Com centenas milhares de pessoas nas ruas de Londres a celebrar a coroação do rei, cerca de duas mil pessoas juntaram-se na Trafalgar Square, junto à estátua de rei Carlos I – condenado por traição e executado em 1649 –, vestidas de amarelo e munidas com cartazes com frases e palavras de ordem como “abolição da monarquia”, “privatizem-nos” ou “não é o meu rei”.

Também houve protestos republicanos em Cardiff, no País de Gales, e em Edimburgo e Glasgow, na Escócia.

Fotografias partilhadas pelos media britânicos e por várias organizações de protesto mostram agentes da polícia a confiscar cartazes, mas a Met informou que encontrou material que diz que poderia vir a ser utilizado pelos manifestantes para se prenderem a estruturas ou edifícios no espaço público.

Este dado é particularmente relevante no contexto da aprovação e entrada em vigor, há poucos dias, da nova polémica lei da ordem pública, que, entre outras disposições, prevê uma pena máxima de seis meses de prisão para quem se “amarrar ou prender a outros, a objectos ou a edifícios para causar perturbações graves”.
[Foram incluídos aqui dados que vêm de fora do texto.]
--- src/verilog/ohc_pkg.sv ---
package ohc_pkg;
    // ==========================================================
    // Sizes and ranges
    localparam int NUM_CNT = 4;
    localparam int HOURS_W = 20;
    localparam int UNIT_W = 6;
    localparam int DATA_W = 32;
    localparam int ADDR_W = 8;
    localparam logic [19:0] HOURS_MAX = 20'h91a2b;
    localparam logic [5:0] UNIT_MAX = 6'h3b;
    // ==========================================================
    // Timing
    localparam int CLK_FREQ_HZ = 100_000_000;
    localparam int STEP_PERIOD_S = 1;
    localparam int STEP_CYCLES = CLK_FREQ_HZ * STEP_PERIOD_S;
    // ==========================================================
    // Register map
    localparam logic [7:0] OFS_GCTRL = 8'h00;
    localparam logic [7:0] OFS_IRQ_STAT = 8'h04;
    localparam logic [7:0] OFS_IRQ_MASK = 8'h08;
    localparam logic [2:0] CNT_FIRST_SLOT = 3'h1;
    localparam logic [2:0] CNT_LAST_SLOT = 3'h4;
    localparam logic [4:0] OFS_CTRL = 5'h00;
    localparam logic [4:0] OFS_PRESET = 5'h04;
    localparam logic [4:0] OFS_REF = 5'h08;
    localparam logic [4:0] OFS_HOURS = 5'h0c;
    localparam logic [4:0] OFS_MINSEC = 5'h10;
    localparam logic [4:0] OFS_FLAGS = 5'h14;
    // ==========================================================
    // Fields and reset values
    localparam int CTRL_W = 5;
    localparam int CTRL_EN_BIT = 0;
    localparam int CTRL_DIR_BIT = 1;
    localparam int CTRL_CLR_BIT = 2;
    localparam int CTRL_LOAD_BIT = 3;
    localparam int CTRL_GATE_BIT = 4;
    localparam logic [4:0] CTRL_RST = 5'h10;
    localparam int GCTRL_RUN_BIT = 0;
    localparam int MIN_LSB = 8;
    localparam int FLAG_THR_BIT = 0;
    localparam int FLAG_ZERO_BIT = 1;
    localparam int IRQ_W = 2 * NUM_CNT;
    localparam logic [7:0] IRQ_RST = 8'h00;
    localparam logic [1:0] RESP_OKAY = 2'h0;
    localparam logic [1:0] RESP_SLVERR = 2'h2;
endpackage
A legislação, que foi descrita pela ONU como “desproporcional” e “profundamente perturbadora”, também dá poderes reforçados à polícia para parar e revistar manifestantes, e facilita a emissão de ordens judiciais para proibir determinadas pessoas de estarem em determinados sítios a determinada hora ou dia – o Republic acredita que a detenção de Smith foi feita nestes termos.
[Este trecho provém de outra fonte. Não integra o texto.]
--- src/logic/ata_idle_pkg.sv ---
// Constants shared by the identify-word and idle command logic.
// Assumes a single 25 MHz clock domain and an Avalon-MM register port.
package ata_idle_pkg;
	// ----------------------------------------
	// Timing
	// ----------------------------------------
	localparam int CLK_HZ = 25_000_000;
	localparam int AUTO_PD_STEP_MS = 5;
	localparam int AUTO_PD_STEP_CYCLES = (CLK_HZ / 1000) * AUTO_PD_STEP_MS;
	localparam int SEC_ATTEMPTS = 5;
	localparam int ATT_W = 4;
	localparam int HEAD_W = 4;
	localparam int FIELD_W = 3;

	// ----------------------------------------
	// Register indices (byte address = 4 * index)
	// ----------------------------------------
	localparam logic [5:0] IDX_FEATURE = 6'h01;
	localparam logic [5:0] IDX_SECTOR_COUNT = 6'h02;
	localparam logic [5:0] IDX_SECTOR_NUMBER = 6'h03;
	localparam logic [5:0] IDX_CYLINDER_LOW = 6'h04;
	localparam logic [5:0] IDX_CYLINDER_HIGH = 6'h05;
	localparam logic [5:0] IDX_DRIVE_HEAD = 6'h06;
	localparam logic [5:0] IDX_COMMAND = 6'h07;
	localparam logic [5:0] IDX_STATUS = 6'h08;
	localparam logic [5:0] IDX_SEC_CFG = 6'h09;
	localparam logic [5:0] IDX_PWR_CFG = 6'h0A;
	localparam logic [5:0] IDX_KEY_CFG = 6'h0B;
	localparam logic [5:0] IDX_TIM_IDE = 6'h0C;
	localparam logic [5:0] IDX_TIM_CARD = 6'h0D;
	localparam logic [5:0] IDX_ID_SEC = 6'h0E;
	localparam logic [5:0] IDX_ID_PWR = 6'h0F;
	localparam logic [5:0] IDX_ID_KEY = 6'h10;
	localparam logic [5:0] IDX_ID_IDE = 6'h11;
	localparam logic [5:0] IDX_ID_CARD = 6'h12;
	localparam logic [5:0] IDX_GEOM = 6'h13;

	// ----------------------------------------
	// Command codes
	// ----------------------------------------
	localparam logic [7:0] CMD_IDLE_A = 8'h97;
	localparam logic [7:0] CMD_IDLE_B = 8'hE3;
	localparam logic [7:0] CMD_IDLE_IMM_A = 8'h95;
	localparam logic [7:0] CMD_IDLE_IMM_B = 8'hE1;
	localparam logic [7:0] CMD_INIT_PARAMS = 8'h91;
	localparam logic [7:0] CMD_SEC_UNLOCK = 8'hF2;
	localparam logic [7:0] CMD_SEC_ERASE = 8'hF4;

	// ----------------------------------------
	// Identify word fields
	// ----------------------------------------
	localparam int SEC_B_LEVEL = 8;
	localparam int SEC_B_ENH = 5;
	localparam int SEC_B_EXPIRE = 4;
	localparam int SEC_B_FREEZE = 3;
	localparam int SEC_B_LOCK = 2;
	localparam int SEC_B_ENABLE = 1;
	localparam int SEC_B_CAP = 0;
	localparam int SEC_B_FAIL = 16;
	localparam int PWR_B_VALID = 15;
	localparam int PWR_B_RSV = 14;
	localparam int PWR_B_NO_L1 = 13;
	localparam int PWR_B_L1_DIS = 12;
	localparam int PWR_CUR_W = 12;
	localparam int KEY_B_CONTENT = 0;
	localparam int IDE_FIELDS = 4;
	localparam int CARD_FIELDS = 2;
	localparam int IDE_W = IDE_FIELDS * FIELD_W;
	localparam int CARD_W = CARD_FIELDS * FIELD_W;
	localparam logic [FIELD_W-1:0] IDE_CODE_MAX = 3'h2;
	localparam logic [FIELD_W-1:0] CARD_CODE_MAX = 3'h3;
	localparam int GEOM_HEAD_LSB = 8;

	// ----------------------------------------
	// Status bits
	// ----------------------------------------
	localparam int ST_B_BUSY = 0;
	localparam int ST_B_IDLE = 1;
	localparam int ST_B_PD = 2;
	localparam int ST_B_PD_EN = 3;
	localparam int ST_B_IRQ = 4;
	localparam int ST_B_ABORT = 5;
	localparam int ST_B_EXPIRE = 6;
	localparam int ST_ATT_LSB = 8;
	localparam int TF_B_BSY = 7;
	localparam int TF_B_RDY = 6;
	localparam int TF_B_ERR = 0;

	typedef enum logic [2:0] {
		ST_READY = 3'b001,
		ST_EXEC = 3'b010,
		ST_FINISH = 3'b100
	} cmd_state_t;
endpackage

--- src/logic/ata_idle_cmd.sv ---
// Task-file registers, identify-word store and idle command engine.
// Assumes an Avalon-MM master on the same clock; no other clock domain.
//
// Notes on behaviour
// - level bit is 1 at maximum security
// - enhanced erase bit only when implemented
// - expired count aborts unlock and erase
// - freeze, lock, enable bits follow security state
// - capability bit shows security feature set
// - valid bit when described, next bit zero
// - report missing or disabled level one commands
// - low twelve bits hold maximum current mA
// - bit zero shows key scheme, rest zero
// - max PIO field codes 0 to 2
// - max multiword DMA field codes 0 to 2
// - selected PIO field codes 0 to 2
// - selected DMA field, top four bits zero
// - card I/O timing codes 0 to 3
// - memory timing codes 0 to 3, upper zero
// - idle command: busy, idle, release, interrupt
// - nonzero count arms power-down timer, 5 ms per count
// - idle immediate keeps power-down timer setting
// - drive parameters from sector count, head only
//
// Our own choice: the Avalon-MM slave port.
`timescale 1ns/1ps
module ata_idle_cmd #(
	parameter int TICK_CYCLES = ata_idle_pkg::AUTO_PD_STEP_CYCLES,
	parameter int ATTEMPTS = ata_idle_pkg::SEC_ATTEMPTS
) (
	input wire logic i_sys_clk,
	input wire logic i_arst_n,
	input wire logic [7:0] i_avs_address,
	input wire logic i_avs_read,
	input wire logic i_avs_write,
	input wire logic [31:0] i_avs_writedata,
	input wire logic [3:0] i_avs_byteenable,
	output logic [31:0] o_avs_readdata,
	output logic o_avs_waitrequest,
	output logic o_busy_flag,
	output logic o_host_irq,
	output logic o_idle_mode,
	output logic o_power_down,
	output logic o_sec_cmd_start,
	output logic [7:0] o_sectors_per_track,
	output logic [ata_idle_pkg::HEAD_W-1:0] o_max_head
);
	import ata_idle_pkg::*;

	// ----------------------------------------
	// Storage
	// ----------------------------------------
	logic [7:0] feature_reg;
	logic [7:0] sector_count_reg;
	logic [7:0] sector_number_reg;
	logic [7:0] cylinder_low_reg;
	logic [7:0] cylinder_high_reg;
	logic [7:0] drive_head_reg;
	logic [7:0] command_reg;
	logic [SEC_B_LEVEL:0] sec_cfg;
	logic [15:0] pwr_cfg;
	logic key_cfg;
	logic [IDE_W-1:0] tim_ide;
	logic [CARD_W-1:0] tim_card;
	logic [ATT_W-1:0] attempts;
	logic [7:0] pd_count;
	logic auto_pd_en;
	logic cmd_error;
	logic timer_arm;
	logic timer_stop;
	logic timer_expired;
	cmd_state_t state;

	// ----------------------------------------
	// Bus decode
	// ----------------------------------------
	function automatic logic code_ok(input logic [FIELD_W-1:0] code,
			input logic [FIELD_W-1:0] max_code);
		code_ok = (code <= max_code);
	endfunction

	function automatic logic is_idle(input logic [7:0] code);
		is_idle = (code == CMD_IDLE_A) || (code == CMD_IDLE_B);
	endfunction

	function automatic logic is_idle_imm(input logic [7:0] code);
		is_idle_imm = (code == CMD_IDLE_IMM_A) || (code == CMD_IDLE_IMM_B);
	endfunction

	wire [5:0] idx = i_avs_address[7:2];
	wire rd_take = i_avs_read && !o_avs_waitrequest;
	wire wr_take = i_avs_write && !o_avs_waitrequest;
	wire wr_byte0 = wr_take && i_avs_byteenable[0];
	// Wider config registers need both low lanes; a partial write is dropped
	wire wr_half = wr_take && (i_avs_byteenable[1:0] == 2'b11);
	wire ready = (state == ST_READY);
	// Task file is frozen while busy so a command sees stable parameters
	wire tf_wr = wr_byte0 && ready;
	wire cmd_take = tf_wr && (idx == IDX_COMMAND);
	wire status_rd = rd_take && (idx == IDX_COMMAND);
	wire sec_fail = wr_take && i_avs_byteenable[2] && (idx == IDX_SEC_CFG)
		&& i_avs_writedata[SEC_B_FAIL];
	wire expired = (attempts == '0);
	wire [7:0] wd8 = i_avs_writedata[7:0];

	// Reserved timing codes are refused field by field
	logic [IDE_W-1:0] next_tim_ide;
	logic [CARD_W-1:0] next_tim_card;
	genvar g;
	generate
		for (g = 0; g < IDE_FIELDS; g++) begin : g_ide
			assign next_tim_ide[g*FIELD_W +: FIELD_W] =
				code_ok(i_avs_writedata[g*FIELD_W +: FIELD_W], IDE_CODE_MAX) ?
				i_avs_writedata[g*FIELD_W +: FIELD_W] :
				tim_ide[g*FIELD_W +: FIELD_W];
		end
		for (g = 0; g < CARD_FIELDS; g++) begin : g_card
			assign next_tim_card[g*FIELD_W +: FIELD_W] =
				code_ok(i_avs_writedata[g*FIELD_W +: FIELD_W], CARD_CODE_MAX) ?
				i_avs_writedata[g*FIELD_W +: FIELD_W] :
				tim_card[g*FIELD_W +: FIELD_W];
		end
	endgenerate

	// ----------------------------------------
	// Identify words and readback
	// ----------------------------------------
	logic [15:0] word_sec;
	logic [15:0] word_pwr;
	logic [15:0] word_key;
	logic [15:0] word_ide;
	logic [15:0] word_card;

	ata_identify_words u_words (
		.i_sec_cfg(sec_cfg),
		.i_expired(expired),
		.i_pwr_cfg(pwr_cfg),
		.i_key_cfg(key_cfg),
		.i_tim_ide(tim_ide),
		.i_tim_card(tim_card),
		.o_word_sec(word_sec),
		.o_word_pwr(word_pwr),
		.o_word_key(word_key),
		.o_word_ide(word_ide),
		.o_word_card(word_card)
	);

	wire [7:0] tf_status = {o_busy_flag, !o_busy_flag, 5'h00, cmd_error};
	logic [15:0] status_word;
	always_comb begin
		status_word = '0;
		status_word[ST_B_BUSY] = o_busy_flag;
		status_word[ST_B_IDLE] = o_idle_mode;
		status_word[ST_B_PD] = o_power_down;
		status_word[ST_B_PD_EN] = auto_pd_en;
		status_word[ST_B_IRQ] = o_host_irq;
		status_word[ST_B_ABORT] = cmd_error;
		status_word[ST_B_EXPIRE] = expired;
		status_word[ST_ATT_LSB +: ATT_W] = attempts;
	end

	wire [15:0] geom_word = 16'({o_max_head, o_sectors_per_track});
	wire [15:0] read_mux =
		(idx == IDX_FEATURE) ? {8'h00, feature_reg} :
		(idx == IDX_SECTOR_COUNT) ? {8'h00, sector_count_reg} :
		(idx == IDX_SECTOR_NUMBER) ? {8'h00, sector_number_reg} :
		(idx == IDX_CYLINDER_LOW) ? {8'h00, cylinder_low_reg} :
		(idx == IDX_CYLINDER_HIGH) ? {8'h00, cylinder_high_reg} :
		(idx == IDX_DRIVE_HEAD) ? {8'h00, drive_head_reg} :
		(idx == IDX_COMMAND) ? {8'h00, tf_status} :
		(idx == IDX_STATUS) ? status_word :
		(idx == IDX_SEC_CFG) ? 16'(sec_cfg) :
		(idx == IDX_PWR_CFG) ? pwr_cfg :
		(idx == IDX_KEY_CFG) ? 16'(key_cfg) :
		(idx == IDX_TIM_IDE) ? 16'(tim_ide) :
		(idx == IDX_TIM_CARD) ? 16'(tim_card) :
		(idx == IDX_ID_SEC) ? word_sec :
		(idx == IDX_ID_PWR) ? word_pwr :
		(idx == IDX_ID_KEY) ? word_key :
		(idx == IDX_ID_IDE) ? word_ide :
		(idx == IDX_ID_CARD) ? word_card :
		(idx == IDX_GEOM) ? geom_word :
		16'h0000;

	// ----------------------------------------
	// Avalon slave: one wait cycle per access
	// ----------------------------------------
	always_ff @(posedge i_sys_clk or negedge i_arst_n) begin
		if (!i_arst_n) begin
			o_avs_waitrequest <= 1'b1;
			o_avs_readdata <= 32'h0000_0000;
		end else begin
			o_avs_waitrequest <= !((i_avs_read || i_avs_write) && o_avs_waitrequest);
			if (i_avs_read && o_avs_waitrequest) begin
				o_avs_readdata <= {16'h0000, read_mux};
			end
		end
	end

	// ----------------------------------------
	// Task file
	// ----------------------------------------
	always_ff @(posedge i_sys_clk or negedge i_arst_n) begin
		if (!i_arst_n) begin
			feature_reg <= 8'h00;
			sector_count_reg <= 8'h00;
			sector_number_reg <= 8'h00;
			cylinder_low_reg <= 8'h00;
			cylinder_high_reg <= 8'h00;
			drive_head_reg <= 8'h00;
			command_reg <= 8'h00;
		end else if (tf_wr) begin
			if (idx == IDX_FEATURE) feature_reg <= wd8;
			if (idx == IDX_SECTOR_COUNT) sector_count_reg <= wd8;
			if (idx == IDX_SECTOR_NUMBER) sector_number_reg <= wd8;
			if (idx == IDX_CYLINDER_LOW) cylinder_low_reg <= wd8;
			if (idx == IDX_CYLINDER_HIGH) cylinder_high_reg <= wd8;
			if (idx == IDX_DRIVE_HEAD) drive_head_reg <= wd8;
			if (idx == IDX_COMMAND) command_reg <= wd8;
		end
	end

	// ----------------------------------------
	// Identify configuration
	// ----------------------------------------
	always_ff @(posedge i_sys_clk or negedge i_arst_n) begin
		if (!i_arst_n) begin
			sec_cfg <= '0;
			pwr_cfg <= 16'h0000;
			key_cfg <= 1'b0;
			tim_ide <= '0;
			tim_card <= '0;
		end else if (wr_half) begin
			if (idx == IDX_SEC_CFG) sec_cfg <= i_avs_writedata[SEC_B_LEVEL:0];
			if (idx == IDX_PWR_CFG) pwr_cfg <= i_avs_writedata[15:0];
			if (idx == IDX_KEY_CFG) key_cfg <= i_avs_writedata[KEY_B_CONTENT];
			if (idx == IDX_TIM_IDE) tim_ide <= next_tim_ide;
			if (idx == IDX_TIM_CARD) tim_card <= next_tim_card;
		end
	end

	// Only a power-on or hard reset refills the attempt count
	always_ff @(posedge i_sys_clk or negedge i_arst_n) begin
		if (!i_arst_n) begin
			attempts <= ATT_W'(ATTEMPTS);
		end else if (sec_fail && !expired) begin
			attempts <= attempts - ATT_W'(1);
		end
	end

	// ----------------------------------------
	// Command sequencer
	// ----------------------------------------
	always_ff @(posedge i_sys_clk or negedge i_arst_n) begin
		if (!i_arst_n) begin
			state <= ST_READY;
			o_busy_flag <= 1'b0;
		end else begin
			unique case (state)
				ST_READY: begin
					if (cmd_take) begin
						state <= ST_EXEC;
						o_busy_flag <= 1'b1;
					end
				end
				ST_EXEC: begin
					state <= ST_FINISH;
				end
				ST_FINISH: begin
					state <= ST_READY;
					o_busy_flag <= 1'b0;
				end
			endcase
		end
	end

	// Completion sets the interrupt; a status read in that cycle loses
	always_ff @(posedge i_sys_clk or negedge i_arst_n) begin
		if (!i_arst_n) begin
			o_host_irq <= 1'b0;
		end else if (state == ST_FINISH) begin
			o_host_irq <= 1'b1;
		end else if (status_rd || cmd_take) begin
			o_host_irq <= 1'b0;
		end
	end

	wire exec = (state == ST_EXEC);
	wire run_idle = exec && is_idle(command_reg);
	wire run_imm = exec && is_idle_imm(command_reg);
	wire run_init = exec && (command_reg == CMD_INIT_PARAMS);
	wire run_sec = exec && ((command_reg == CMD_SEC_UNLOCK)
		|| (command_reg == CMD_SEC_ERASE));

	always_ff @(posedge i_sys_clk or negedge i_arst_n) begin
		if (!i_arst_n) begin
			cmd_error <= 1'b0;
			o_sec_cmd_start <= 1'b0;
		end else begin
			o_sec_cmd_start <= run_sec && !expired;
			if (cmd_take) begin
				cmd_error <= 1'b0;
			end else if (exec) begin
				// Unhandled codes and expired security commands abort
				cmd_error <= (run_sec && expired)
					|| !(run_idle || run_imm || run_init || run_sec);
			end
		end
	end

	always_ff @(posedge i_sys_clk or negedge i_arst_n) begin
		if (!i_arst_n) begin
			o_sectors_per_track <= 8'h00;
			o_max_head <= '0;
		end else if (run_init) begin
			o_sectors_per_track <= sector_count_reg;
			o_max_head <= drive_head_reg[HEAD_W-1:0];
		end
	end

	// ----------------------------------------
	// Idle and automatic power-down
	// ----------------------------------------
	always_ff @(posedge i_sys_clk or negedge i_arst_n) begin
		if (!i_arst_n) begin
			auto_pd_en <= 1'b0;
			pd_count <= 8'h00;
		end else if (run_idle) begin
			auto_pd_en <= (sector_count_reg != 8'h00);
			if (sector_count_reg != 8'h00) begin
				pd_count <= sector_count_reg;
			end
		end
	end

	always_ff @(posedge i_sys_clk or negedge i_arst_n) begin
		if (!i_arst_n) begin
			o_idle_mode <= 1'b0;
			o_power_down <= 1'b0;
		end else if (cmd_take) begin
			o_power_down <= 1'b0;
		end else if (exec) begin
			o_idle_mode <= run_idle || run_imm;
		end else if (timer_expired && ready) begin
			o_idle_mode <= 1'b0;
			o_power_down <= 1'b1;
		end
	end

	// Idle immediate leaves the timer setting alone but still restarts it
	always_ff @(posedge i_sys_clk or negedge i_arst_n) begin
		if (!i_arst_n) begin
			timer_arm <= 1'b0;
			timer_stop <= 1'b0;
		end else begin
			timer_arm <= (state == ST_FINISH) && auto_pd_en;
			timer_stop <= cmd_take || (run_idle && sector_count_reg == 8'h00);
		end
	end

	auto_pd_timer #(
		.TICK_CYCLES(TICK_CYCLES),
		.COUNT_W(8)
	) u_timer (
		.i_sys_clk(i_sys_clk),
		.i_arst_n(i_arst_n),
		.i_arm(timer_arm),
		.i_stop(timer_stop),
		.i_count(pd_count),
		.o_expired(timer_expired)
	);
endmodule // ata_idle_cmd

--- src/logic/auto_pd_timer.sv ---
// Automatic power-down timer: counts down in fixed steps after arming.
// Assumes arm and stop are single-cycle pulses from the same clock.
`timescale 1ns/1ps
module auto_pd_timer #(
	parameter int TICK_CYCLES = ata_idle_pkg::AUTO_PD_STEP_CYCLES,
	parameter int COUNT_W = 8
) (
	input wire logic i_sys_clk,
	input wire logic i_arst_n,
	input wire logic i_arm,
	input wire logic i_stop,
	input wire logic [COUNT_W-1:0] i_count,
	output logic o_expired
);
	import ata_idle_pkg::*;
	localparam int PRE_W = $clog2(TICK_CYCLES + 1);
	localparam logic [PRE_W-1:0] PRE_LAST = PRE_W'(TICK_CYCLES - 1);
	localparam logic [COUNT_W-1:0] LAST_STEP = COUNT_W'(1);

	logic [PRE_W-1:0] prescale;
	logic [COUNT_W-1:0] remaining;
	logic running;
	wire tick = running && (prescale == PRE_LAST);

	always_ff @(posedge i_sys_clk or negedge i_arst_n) begin
		if (!i_arst_n) begin
			prescale <= '0;
			remaining <= '0;
			running <= 1'b0;
			o_expired <= 1'b0;
		end else begin
			o_expired <= 1'b0;
			if (i_stop) begin
				running <= 1'b0;
			end else if (i_arm && i_count != '0) begin
				running <= 1'b1;
				prescale <= '0;
				remaining <= i_count;
			end else if (tick) begin
				prescale <= '0;
				remaining <= remaining - LAST_STEP;
				running <= (remaining != LAST_STEP);
				o_expired <= (remaining == LAST_STEP);
			end else if (running) begin
				prescale <= prescale + PRE_W'(1);
			end
		end
	end
endmodule // auto_pd_timer

--- src/logic/ata_identify_words.sv ---
// Assembles the security, power, key and advanced timing identify words.
// Assumes its inputs are stable configuration flops; purely combinational.
`timescale 1ns/1ps
module ata_identify_words (
	input wire logic [ata_idle_pkg::SEC_B_LEVEL:0] i_sec_cfg,
	input wire logic i_expired,
	input wire logic [15:0] i_pwr_cfg,
	input wire logic i_key_cfg,
	input wire logic [ata_idle_pkg::IDE_W-1:0] i_tim_ide,
	input wire logic [ata_idle_pkg::CARD_W-1:0] i_tim_card,
	output logic [15:0] o_word_sec,
	output logic [15:0] o_word_pwr,
	output logic [15:0] o_word_key,
	output logic [15:0] o_word_ide,
	output logic [15:0] o_word_card
);
	import ata_idle_pkg::*;
	// Without the feature set every state bit reads zero
	wire cap = i_sec_cfg[SEC_B_CAP];
	wire enabled = cap && i_sec_cfg[SEC_B_ENABLE];

	always_comb begin
		o_word_sec = '0;
		o_word_sec[SEC_B_LEVEL] = enabled && i_sec_cfg[SEC_B_LEVEL];
		o_word_sec[SEC_B_ENH] = cap && i_sec_cfg[SEC_B_ENH];
		o_word_sec[SEC_B_EXPIRE] = cap && i_expired;
		o_word_sec[SEC_B_FREEZE] = cap && i_sec_cfg[SEC_B_FREEZE];
		o_word_sec[SEC_B_LOCK] = cap && i_sec_cfg[SEC_B_LOCK];
		o_word_sec[SEC_B_ENABLE] = enabled;
		o_word_sec[SEC_B_CAP] = cap;
	end

	always_comb begin
		o_word_pwr = '0;
		o_word_pwr[PWR_B_VALID] = i_pwr_cfg[PWR_B_VALID];
		o_word_pwr[PWR_B_RSV] = 1'b0;
		o_word_pwr[PWR_B_NO_L1] = i_pwr_cfg[PWR_B_NO_L1];
		o_word_pwr[PWR_B_L1_DIS] = i_pwr_cfg[PWR_B_L1_DIS];
		o_word_pwr[PWR_CUR_W-1:0] = i_pwr_cfg[PWR_CUR_W-1:0];
	end

	assign o_word_key = {15'h0000, i_key_cfg};
	assign o_word_ide = {4'h0, i_tim_ide};
	assign o_word_card = {10'h000, i_tim_card};
endmodule // ata_identify_words

--- config.mk ---
export PLATFORM = sky130hd
export DESIGN_NAME = ata_idle_cmd
export DESIGN_NICKNAME = d
export VERILOG_FILES = /design/src/logic/ata_idle_pkg.sv /design/src/logic/ata_idle_cmd.sv /design/src/logic/auto_pd_timer.sv /design/src/logic/ata_identify_words.sv
export SDC_FILE = /design/constraint.sdc
export NUM_CORES = 1
export LEC_CHECK = 0
export BUFFER_PORTS_ARGS = -buffer_cell sky130_fd_sc_hd__buf_2
export CAP_MARGIN = 30
export CORE_UTILIZATION = 52
export CTS_BUF_LIST = sky130_fd_sc_hd__clkbuf_4 sky130_fd_sc_hd__clkbuf_8
export CTS_CLUSTER_SIZE = 28
export DETAILED_ROUTE_END_ITERATION = 12
export GPL_TIMING_DRIVEN = 0
export HOLD_SLACK_MARGIN = 0.06
export PLACE_DENSITY = 0.72
export SETUP_SLACK_MARGIN = 0.05
export SLEW_MARGIN = 40
export SYNTH_ARGS = -nofsm -noshare
export SYNTH_HDL_FRONTEND = slang
export SYNTH_SLANG_ARGS = --single-unit
--- constraint.sdc ---
create_clock -name i_sys_clk -period 5.8 [get_ports i_sys_clk]
set_input_delay 1.16 -clock i_sys_clk [delete_from_list [all_inputs] [get_ports i_sys_clk]]
set_output_delay 1.16 -clock i_sys_clk [all_outputs]
set_load 0.1 [all_outputs]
Num comunicado, a Polícia Metropolitana – que na véspera já tinha prometido “pouca tolerância” para quaisquer “perturbações” das celebrações – explicou que “realizou uma série de detenções” de pessoas sobre as quais havia “suspeitas de violação da paz”, “suspeitas de conspiração para causar transtornos públicos” e “suspeitas de posse de objectos para causar danos criminais”.

A actuação da polícia motivou, no entanto, muitas críticas das organizações republicanas e de direitos humanos e até de políticos, como o deputado trabalhista Richard Burgon.

“Estou profundamente preocupado por saber que houve pessoas que foram detidas enquanto se preparavam para expressar pacificamente o seu apoio a uma república, uma posição defendida por 25% da população”, escreveu no Twitter. “Isto tem de parar. As pessoas terem o direito a manifestar pacificamente as suas opiniões é um princípio democrático básico.”

Yasmine Ahmed, directora da Human Rights Watch no Reino Unido, comparou as detenções deste sábado com o “modus operandi” das forças de segurança da Federação Russa, um país onde a liberdade de manifestação e de reunião é bastante reprimida.

“As notícias sobre pessoas a serem detidas por protestarem pacificamente contra a coroação são incrivelmente alarmantes”, afirmou, num comunicado. “Isto é algo que esperaríamos ver em Moscovo, não em Londres.”